# What to do:
Count the lines below that contain the word "host", and reply with that number alone.

Materials provided: Begin

===== src/rtl/sd_req_arbiter_if.sv =====
// sd_req_arbiter_if: per-drive SD request bundle plus host SD channel signals.
interface sd_req_arbiter_if #(parameter int NUM_CH = 3);
  logic [NUM_CH-1:0]    ch_rd, ch_wr, ch_ack, ch_buff_wr;
  logic [32*NUM_CH-1:0] ch_lba;
  logic [8*NUM_CH-1:0]  ch_buff_din;
  logic                 sd_rd, sd_wr, sd_ack, sd_buff_wr, busy, timeout_err;
  logic [31:0]          sd_lba;
  logic [7:0]           sd_buff_din;
  logic [1:0]           grant;
  modport slave (
    input  ch_rd, ch_wr, ch_lba, ch_buff_din, sd_ack, sd_buff_wr,
    output ch_ack, ch_buff_wr, sd_rd, sd_wr, sd_lba, sd_buff_din, grant, busy, timeout_err
  );
  modport master (
    output ch_rd, ch_wr, ch_lba, ch_buff_din, sd_ack, sd_buff_wr,
    input  ch_ack, ch_buff_wr, sd_rd, sd_wr, sd_lba, sd_buff_din, grant, busy, timeout_err
  );
endinterface


===== src/rtl/sd_req_arbiter.sv =====
// sd_req_arbiter: round-robin mux of per-drive SD block requests onto one host channel.
// Optional watchdog abort enabled by defining SD_ARB_TIMEOUT_EN.
module sd_req_arbiter #(
  parameter int NUM_CH  = 3,
  parameter int TIMEOUT = 1048576
) (
  input logic             clk_sys,
  input logic             reset_n,
  sd_req_arbiter_if.slave bus
);
  typedef enum logic [1:0] {IDLE, REQ, XFER, DONE} state_t;
  state_t      r_state, w_state;
  logic [1:0]  r_last, w_last, r_grant, w_grant, w_sel, w_idx;
  logic        r_rd, w_rd, r_wr, w_wr, r_ack_d, w_found, w_tmo, w_act;
  logic [31:0] r_lba, w_lba;
  logic [3:0]  w_rd4, w_wr4, w_pend4, w_ack4, w_bwr4;
  assign w_rd4   = 4'(bus.ch_rd);
  assign w_wr4   = 4'(bus.ch_wr);
  assign w_pend4 = w_rd4 | w_wr4;
  assign w_act   = r_state == REQ || r_state == XFER;
  // Search begins one past the last served channel so every requester gets a turn.
  always_comb begin
    w_found = 1'b0;
    w_sel   = r_last;
    w_idx   = 2'd0;
    for (int k = 1; k <= NUM_CH; k++) begin
      w_idx = 2'((int'(r_last) + k) % NUM_CH);
      if (!w_found && w_pend4[w_idx]) begin
        w_found = 1'b1;
        w_sel   = w_idx;
      end
    end
  end
`ifdef SD_ARB_TIMEOUT_EN
  logic [20:0] r_cnt;
  logic        r_tmo;
  assign w_tmo = w_act && r_cnt == 21'(TIMEOUT - 1);
  always_ff @(posedge clk_sys)
    if (!reset_n) begin
      r_cnt <= '0;
      r_tmo <= 1'b0;
    end else begin
      r_cnt <= (r_state == IDLE && w_found) ? '0 : w_act ? r_cnt + 21'd1 : r_cnt;
      r_tmo <= w_tmo;
    end
  assign bus.timeout_err = r_tmo;
`else
  assign w_tmo           = 1'b0;
  assign bus.timeout_err = 1'b0;
`endif
  always_comb begin
    w_state = r_state;
    w_last  = r_last;
    w_grant = r_grant;
    w_rd    = r_rd;
    w_wr    = r_wr;
    w_lba   = r_lba;
    case (r_state)
      IDLE: if (w_found) begin
        w_state = REQ;
        w_grant = w_sel;
        w_lba   = bus.ch_lba[{w_sel, 5'b0} +: 32];
        w_rd    = w_rd4[w_sel];
        w_wr    = !w_rd4[w_sel] && w_wr4[w_sel];
      end
      REQ: if (bus.sd_ack && !r_ack_d) begin
        w_state = XFER;
        w_rd    = 1'b0;
        w_wr    = 1'b0;
      end
      XFER: w_state = (!bus.sd_ack && r_ack_d) ? DONE : XFER;
      default: begin
        w_state = IDLE;
        w_last  = r_grant;
      end
    endcase
    if (w_tmo) begin
      w_state = DONE;
      w_rd    = 1'b0;
      w_wr    = 1'b0;
    end
  end
  always_ff @(posedge clk_sys)
    if (!reset_n) begin
      r_state <= IDLE;
      r_last  <= 2'(NUM_CH - 1);
      r_grant <= 2'd0;
      r_rd    <= 1'b0;
      r_wr    <= 1'b0;
      r_lba   <= '0;
      r_ack_d <= 1'b0;
    end else begin
      r_state <= w_state;
      r_last  <= w_last;
      r_grant <= w_grant;
      r_rd    <= w_rd;
      r_wr    <= w_wr;
      r_lba   <= w_lba;
      r_ack_d <= bus.sd_ack;
    end
  assign w_ack4          = 4'(bus.sd_ack) << r_grant;
  assign w_bwr4          = 4'(bus.sd_buff_wr) << r_grant;
  assign bus.ch_ack      = w_act ? NUM_CH'(w_ack4) : '0;
  assign bus.ch_buff_wr  = w_act ? NUM_CH'(w_bwr4) : '0;
  assign bus.sd_buff_din = bus.ch_buff_din[{r_grant, 3'b0} +: 8];
  assign bus.sd_rd       = r_rd;
  assign bus.sd_wr       = r_wr;
  assign bus.sd_lba      = r_lba;
  assign bus.grant       = r_grant;
  assign bus.busy        = r_state != IDLE;
endmodule


===== src/flat_wrapper.sv =====
// flat-port wrapper written by rule: the top's interface ports become plain ports
module sd_req_arbiter_flat 
#(
  parameter int NUM_CH  = 3,
  parameter int TIMEOUT = 1048576
)
  (clk_sys, reset_n, bus_ch_rd, bus_ch_wr, bus_ch_lba, bus_ch_buff_din, bus_sd_ack, bus_sd_buff_wr, bus_ch_ack, bus_ch_buff_wr, bus_sd_rd, bus_sd_wr, bus_sd_lba, bus_sd_buff_din, bus_grant, bus_busy, bus_timeout_err);
  sd_req_arbiter_if #(.NUM_CH(NUM_CH)) bus_i ();
  input logic clk_sys;
  input logic reset_n;
  input wire logic [$bits(bus_i.ch_rd)-1:0] bus_ch_rd;
  input wire logic [$bits(bus_i.ch_wr)-1:0] bus_ch_wr;
  input wire logic [$bits(bus_i.ch_lba)-1:0] bus_ch_lba;
  input wire logic [$bits(bus_i.ch_buff_din)-1:0] bus_ch_buff_din;
  input wire logic [$bits(bus_i.sd_ack)-1:0] bus_sd_ack;
  input wire logic [$bits(bus_i.sd_buff_wr)-1:0] bus_sd_buff_wr;
  output wire logic [$bits(bus_i.ch_ack)-1:0] bus_ch_ack;
  output wire logic [$bits(bus_i.ch_buff_wr)-1:0] bus_ch_buff_wr;
  output wire logic [$bits(bus_i.sd_rd)-1:0] bus_sd_rd;
  output wire logic [$bits(bus_i.sd_wr)-1:0] bus_sd_wr;
  output wire logic [$bits(bus_i.sd_lba)-1:0] bus_sd_lba;
  output wire logic [$bits(bus_i.sd_buff_din)-1:0] bus_sd_buff_din;
  output wire logic [$bits(bus_i.grant)-1:0] bus_grant;
  output wire logic [$bits(bus_i.busy)-1:0] bus_busy;
  output wire logic [$bits(bus_i.timeout_err)-1:0] bus_timeout_err;
  assign bus_i.ch_rd = bus_ch_rd;
  assign bus_i.ch_wr = bus_ch_wr;
  assign bus_i.ch_lba = bus_ch_lba;
  assign bus_i.ch_buff_din = bus_ch_buff_din;
  assign bus_i.sd_ack = bus_sd_ack;
  assign bus_i.sd_buff_wr = bus_sd_buff_wr;
  assign bus_ch_ack = bus_i.ch_ack;
  assign bus_ch_buff_wr = bus_i.ch_buff_wr;
  assign bus_sd_rd = bus_i.sd_rd;
  assign bus_sd_wr = bus_i.sd_wr;
  assign bus_sd_lba = bus_i.sd_lba;
  assign bus_sd_buff_din = bus_i.sd_buff_din;
  assign bus_grant = bus_i.grant;
  assign bus_busy = bus_i.busy;
  assign bus_timeout_err = bus_i.timeout_err;
  sd_req_arbiter #(.NUM_CH(NUM_CH), .TIMEOUT(TIMEOUT)) u_core (.clk_sys(clk_sys), .reset_n(reset_n), .bus(bus_i));
endmodule

===== config.mk =====
export PLATFORM = sky130hd
export DESIGN_NAME = sd_req_arbiter_flat
export DESIGN_NICKNAME = d
export VERILOG_FILES = /design/src/rtl/sd_req_arbiter_if.sv /design/src/rtl/sd_req_arbiter.sv /design/src/flat_wrapper.sv
export SDC_FILE = /design/constraint.sdc
export NUM_CORES = 1
export LEC_CHECK = 0
export ABC_AREA = 1
export BUFFER_PORTS_ARGS = -buffer_cell sky130_fd_sc_hd__buf_4
export CORE_MARGIN = 4
export CORE_UTILIZATION = 43
export CTS_BUF_LIST = sky130_fd_sc_hd__clkbuf_16
export CTS_CLUSTER_DIAMETER = 120
export DETAILED_ROUTE_END_ITERATION = 12
export PLACE_DENSITY = 0.81
export SYNTH_ARGS = -nofsm -noshare
export SYNTH_HDL_FRONTEND = slang
export SYNTH_SLANG_ARGS = --single-unit

===== constraint.sdc =====
create_clock -name clk_sys -period 2.7 [get_ports clk_sys]
set_input_delay 0.27 -clock clk_sys [delete_from_list [all_inputs] [get_ports clk_sys]]
set_output_delay 0.27 -clock clk_sys [all_outputs]
set_load 0.01 [all_outputs]

==> results of run 1 <==
-- metrics by stage --
stage               util [%]  hold WS, ns
floorplan                  -        0.363
global placement        65.9        0.466
detailed placement      65.9        0.470
CTS                     68.4        0.189
finish                  69.3        0.191
global route            69.3        0.195
-- worst paths after layout --
check	endpoint	slack (ns)	start	depth (start not counted)
worst max register to register	u_core.bus.sd_lba[2]	0.27	u_core.r_last[0]	15
worst min-delay path	u_core.r_ack_d	0.19	bus_sd_ack	3
worst max-delay path	u_core.bus.sd_lba[2]	0.27	u_core.r_last[0]	15
worst min register to register	u_core.bus.sd_rd	0.48	u_core.bus.sd_rd	2
-- cells in the mapped netlist --
library cell	n	share of area, %
nand2_1	70	9.2
inv_1	60	7.9
a21oi_1	50	8.8
o21ai_0	49	8.6
dfxtp_1	41	29
nand3_1	39	6.9
a31oi_1	31	6.8
nor2_1	20	2.6
o21ai_1	20	3.5
clkbuf_1	14	1.8
buf_2	10	1.8
or2_2	10	2.2
ha_1	9	4.0
buf_4	5	1.3
nand2_2	5	1.1
nor3_1	3	0.53
buf_6	2	0.79
inv_2	2	0.26
o211ai_1	2	0.53
conb_1	1	0.13
nand2_4	1	0.40
nand3_4	1	0.62
nand4_1	1	0.22
nor2_2	1	0.22
o21ai_2	1	0.31
o21ai_4	1	0.57
-- final cells by class --
| type | instances | area share, % |
|---|---|---|
| clock buffer | 5 | 2.83 |
| clock inverter | 2 | 0.792 |
| tap | 77 | 2.18 |
| inverter | 62 | 5.43 |
| timing repair inverter | 1 | 0.170 |
| sequential | 41 | 18.6 |
| timing repair buffer | 192 | 32.9 |
| multi-input combinational | 315 | 37.2 |
-- cell usage in the layout, fill, tap and decap left out, types with 2 or more instances in the layout --
master,count
inv_1,58
buf_4,191
a31oi_1,31
nand3_1,39
o21ai_1,20
dfxtp_1,41
o21ai_0,49
nor3_1,3
o211ai_1,2
or2_2,10
a21oi_1,50
ha_1,8
nand2_2,6
clkinvlp_4,3
nor2_1,20
nand2_1,69
inv_2,2
clkbuf_16,5
-- sequential cells by signal, indices dropped and copies added, names as in the netlist --
name	cells
u_core.r_state	2
u_core.bus.sd_rd	1
u_core.bus.grant	2
u_core.bus.sd_lba	32
u_core.bus.sd_wr	1
u_core.r_ack_d	1
u_core.r_last	2
-- metal layers --
metal | vias to the layer above | track usage (%)
li1 | 1843 | -
met1 | 1656 | 26.8
met2 | 227 | 42.2
met3 | 23 | 7.19
met4 | 0 | 6.90
met5 | - | 0
-- worst max-delay path: cells and delay by family (launching register included) --
| family | cells | cell delay [ns] |
|---|---|---|
| AOI/OAI and AO/OA | 2 | 0.25 |
| adders and majority gates | 1 | 0.26 |
| buffers and inverters | 5 | 0.77 |
| DFF | 1 | 0.34 |
| and+or+nand+nor | 7 | 0.70 |
-- cells by family after synthesis --
kind of cell,count (synthesis),synth area share (%)
compound gates,154,29.2
fa+ha+maj,9,3.96
buf+inv,93,13.9
flops,41,28.8
other cells,1,0.132
simple gates,151,24.0
-- repair_timing --
action,CTS,global route
gates resized for setup,0,6
endpoints found under the setup margin,0,34
buffers inserted,0,3
-- power breakdown --
part,leakage (nW),switching (mW),internal [mW]
registers,0.340,0.184,0.873
logic,1.86,1.86,1.37
clock network,0.0797,0.234,0.429
total,2.28,2.28,2.67
==> metrics.txt, run 1 <==
outcome finished, final reports clean; initial DRC count 248; Setup WS post-layout 0.268 ns; FF/Latch Area 821 um2; H-tree levels 2; setup_tns 0 ns; crit path time final 2.43 ns; CORE AREA 6390 um2; metal3 WL 1400 um; slowest stage cell, crit path dfxtp_1; Max-Cap Viols 0; sequential element share of the synthesized area 28.8%; Setup crit start kind flip-flop; Post-DP Area 4210 um2; Placer Congestion 0.811; syn_nets 588; Critical Path Sink Type flip-flop; die width 89.3 um; CTS tree done; layout cells sized above 1 36.6%; Leak Pwr 2.28 nW; die height 89.3 um; Syn Inst Count 449; GR Util All Layers 23.6%; area of the multi-input gates 1640 um2; Post-Syn Area per Cell 6.34 um2; cell breakdown of the critical path inv_1, ha_1, inv_1, nand2_1, nand2_1, nand2_1, nand2_1, nand3_4, inv_2, nand2_4, nand2_2, clkinvlp_4, buf_4, a31oi_1, a21oi_1; Area Overhead vs Synth 55.5%; gr ovfl total 0; clock skew 0.00600 ns; deepest clock path buffer count 2; kind of critical path reg -> reg; CP max stage delay 0.34 ns; initial antenna violation count 0; CP arrival 2.60 ns; die footprint 7980 um2; insertion delay to the later sink of the worst-skew pair 0.28 ns; Worst Max-Slew Pin Slew 0.526 ns; Worst VDD drop 0.706 mV; fin nets 757; FF+latch count, synth 41; starting density of the core 44.6%; met1 WL 3580 um; yosys synthesis warning count 0; drt pass-1 iters 5; worst-path fanout max 14; # diodes 0; Vias/cell 5.39; Hold Crit Class in -> reg; io pins 182; Setup Slack @ Placement 0.130 ns; # port buffers 180; pin count of the biggest net entering global routing 67; post-route ant nets 0; Design Power 4.95 mW; Achievable Freq 411 MHz; Hold Buf Count CTS 0; Fin. Hold Viols 0; global-route wire length before repair 14900 um; final count of pins violating max slew 0; wire length on met2 5150 um; RSZ-0062 raised after global routing no; Routed WL 10300 um; via count 3749; post-route cell area 4420 um2; cell mode on critical path nand2_1; synthesized area 2850 um2; final setup fails 0; clock root buffer clkbuf_16; Max transition margin 64.9%; Synth cell types 26; WL per Instance 14.9 um; TritonCTS buffer count 5; PD cells 1120 nW/um2; Sink Count 41; number of global-route vias before repair 3360; non-filler cells, final 695; max layer used met4; Cells after DPL 684; Std-Cell Rows 29; Final Cycle Share 90.1%; Worst EP required 2.87 ns; HPWL after detailed placement 7830 um; clk slew on worst S/H paths 0.06 ns; fillcell total 545; DRC 0
No activity file was read; power rests on OpenSTA's default activity.
==> run 2, diff against run 1 <==
--- a/config.mk
+++ b/config.mk
@@ -5,14 +5,14 @@
 export SDC_FILE = /design/constraint.sdc
 export NUM_CORES = 1
 export LEC_CHECK = 0
-export ABC_AREA = 1
 export BUFFER_PORTS_ARGS = -buffer_cell sky130_fd_sc_hd__buf_4
 export CORE_MARGIN = 4
-export CORE_UTILIZATION = 43
+export CORE_UTILIZATION = 46
 export CTS_BUF_LIST = sky130_fd_sc_hd__clkbuf_16
 export CTS_CLUSTER_DIAMETER = 120
 export DETAILED_ROUTE_END_ITERATION = 12
-export PLACE_DENSITY = 0.81
+export PLACE_DENSITY = 0.82
+export SKIP_CTS_REPAIR_TIMING = 1
 export SYNTH_ARGS = -nofsm -noshare
 export SYNTH_HDL_FRONTEND = slang
 export SYNTH_SLANG_ARGS = --single-unit
==> metrics.txt, run 2 <==
outcome finished, final reports clean; crit-path leading delay family compound AO/OA/AOI/OAI gates; cell mode on critical path buf_4; top-count cell post-synth o21ai_0; HPWL after detailed placement 8900 um (+14%); Sink Count 41 (unchanged); Achievable Freq 394 MHz (-4.2%); die footprint 8680 um2 (+8.7%); WL per Instance 16.9 um (+14%); CP max stage delay 0.38 ns (+0.04 ns); RSZ-0062 raised after global routing no; FF/Latch Area 822 um2 (+0.15%); io pins 182 (unchanged); GR Util All Layers 25.6% (+2.1 points); kind of critical path reg -> reg; deepest clock path buffer count 2 (unchanged); Final Cycle Share 94.0% (+3.9 points); worst-path fanout max 32 (+18); fin nets 734 (-3.0%); area of the multi-input gates 2220 um2 (+35%); Setup WS post-layout 0.163 ns (-0.105 ns); Worst VDD drop 0.409 mV (-42%); Hold Crit Class in -> reg; yosys synthesis warning count 0 (unchanged); global-route wire length before repair 18300 um (+23%); FF+latch count, synth 41 (unchanged); crit path buf inv count 4 (-1); Setup crit start kind flip-flop; fillcell total 556 (+2.0%); post-synth top area share 24.6% (-4.3 points); initial DRC count 225 (-9.3%); pin count of the biggest net entering global routing 55 (-18%); Synth top cells by count o21ai_0, dfxtp_1, a211oi_1, clkbuf_1; synthesized area 3340 um2 (+17%); Placer Congestion 0.833 (+2.6%); CTS tree done; commonest non-fill, non-tap cells in the layout buf_4, o21ai_0, dfxtp_1; clock root buffer clkbuf_16; die width 93.2 um (+4.3%); starting density of the core 48.3% (+3.8 points); CORE AREA 6910 um2 (+8.2%); Setup Slack @ Placement 0.0158 ns (-0.114 ns); # diodes 0 (unchanged); Critical Path Sink Type flip-flop; number of flip-flops in the largest register 32 (unchanged); final count of pins violating max slew 0 (unchanged); Design Power 4.14 mW (-16%); crit path time final 2.54 ns (+0.105 ns); drt pass-1 iters 5 (unchanged); top cells by area, synth dfxtp_1, a211oi_1, o21ai_0; cell taking the most area after synthesis dfxtp_1; Syn Inst Count 430 (-4.2%); EDFF count, synth 0 (unchanged); Worst EP required 2.87 ns (about the same); Area Overhead vs Synth 50.1%; insertion delay to the later sink of the worst-skew pair 0.29 ns (about the same); via count 4009 (+6.9%); CP arrival 2.71 ns (+0.11 ns); ys flop type dfxtp_1; Synth cell types 57 (+120%); Max transition margin 59.9% (-5.0 points); Leak Pwr 2.21 nW (-3.3%); clk slew on worst S/H paths 0.06 ns (about the same); final setup fails 0 (unchanged); Vias/cell 5.79 (+7.4%); initial antenna violation count 0 (unchanged); Fin. Hold Viols 0 (unchanged); Post-Syn Area per Cell 7.76 um2 (+22%); post-route ant nets 0 (unchanged); most common cell after layout, fill and taps aside buf_4; PD cells 826 nW/um2 (-26%); fraction of registers with async set or reset after synthesis 0% (unchanged); Routed WL 11700 um (+13%); slowest stage cell, crit path dfxtp_2; cell breakdown of the critical path inv_1, ha_1, buf_4, a2111oi_4, buf_4, o32ai_2, o31ai_4, buf_12, mux2i_1, o21ai_1; number of global-route vias before repair 3830 (+14%); gr ovfl total 0 (unchanged); H-tree levels 2 (unchanged); TritonCTS buffer count 5 (unchanged); syn_nets 569 (-3.2%); DRC 0 (unchanged); die height 93.2 um (+4.3%); Max-Cap Viols 0 (unchanged); sequential element share of the synthesized area 24.6% (-4.3 points); Std-Cell Rows 30 (+3.4%); utilization after layout 72.5% (+3.2 points); # port buffers 180 (unchanged); layout cells sized above 1 39.1% (+2.5 points); clock skew 0.00962 ns (+0.00362 ns); Worst Max-Slew Pin Slew 0.600 ns (+0.0738 ns)
## run 2: worst paths after layout
check | startpoint | endpoint | slack, ns | cells past startpoint
setup / recovery | u_core.r_last[0] | u_core.bus.sd_lba[4] | 0.16 | 10
hold / removal | bus_sd_ack | u_core.r_ack_d | 0.23 | 2
setup reg to reg | u_core.r_last[0] | u_core.bus.sd_lba[4] | 0.16 | 10
hold reg to reg | u_core.bus.sd_lba[21] | u_core.bus.sd_lba[21] | 0.51 | 2
## run 2: area by class of cell
class                      instances  area share, %
multi-input combinational        316           44.3
tap                               96           2.40
sequential                        41           16.4
clock buffer                       5           2.50
inverter                          26           1.95
timing repair buffer             205           31.6
clock inverter                     3          0.875
## run 2: layer usage
metal / up-vias / track usage [%] / wire length, um
met2: 200 / 45.2 / 5910
met1: 1828 / 32.0 / 4640
met5: - / 0 / 0
met4: 0 / 7.33 / 214
li1: 1962 / - / -
met3: 19 / 4.34 / 948
## run 2: worst register-to-register path, stage by stage, from the launching register on
cell	delay [ns]
dfxtp_2	0.38
inv_1	0.07
ha_1	0.30
buf_4	0.17
a2111oi_4	0.31
buf_4	0.20
o32ai_2	0.11
o31ai_4	0.28
buf_12	0.24
mux2i_1	0.28
o21ai_1	0.08
## run 2: cell families after synthesis
family	synth area share [%]
multiplexers	6.30
other	0.112
buffers and inverters	9.79
flip-flops	24.6
AO/OA/AOI/OAI	43.5
adder cells (fa/ha/maj)	3.37
AND/OR/NAND/NOR	12.4
## run 2: through the flow
| step | setup TNS [ns] | hold WS, ns | std cells | instance area, um2 |
|---|---|---|---|---|
| after detailed placement | 0 | 0.498 | 682 | 4800 |
| after global routing | 0 | 0.255 | 692 | 5010 |
| after CTS | -0.0425 | 0.228 | 690 | 4970 |
| after floorplan | 0 | 0.392 | 430 | 3340 |
| after global placement | 0 | 0.486 | 682 | 4800 |
| final | 0 | 0.231 | 692 | 5010 |
## run 2: power breakdown
| group | switching [mW] | internal, mW | total [mW] |
|---|---|---|---|
| sequential | 0.166 | 0.879 | 1.05 |
| combinational | 1.28 | 1.12 | 2.40 |
| clock | 0.254 | 0.438 | 0.692 |
| total | 1.70 | 2.44 | 4.14 |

Materials provided: End

# Finished task:
2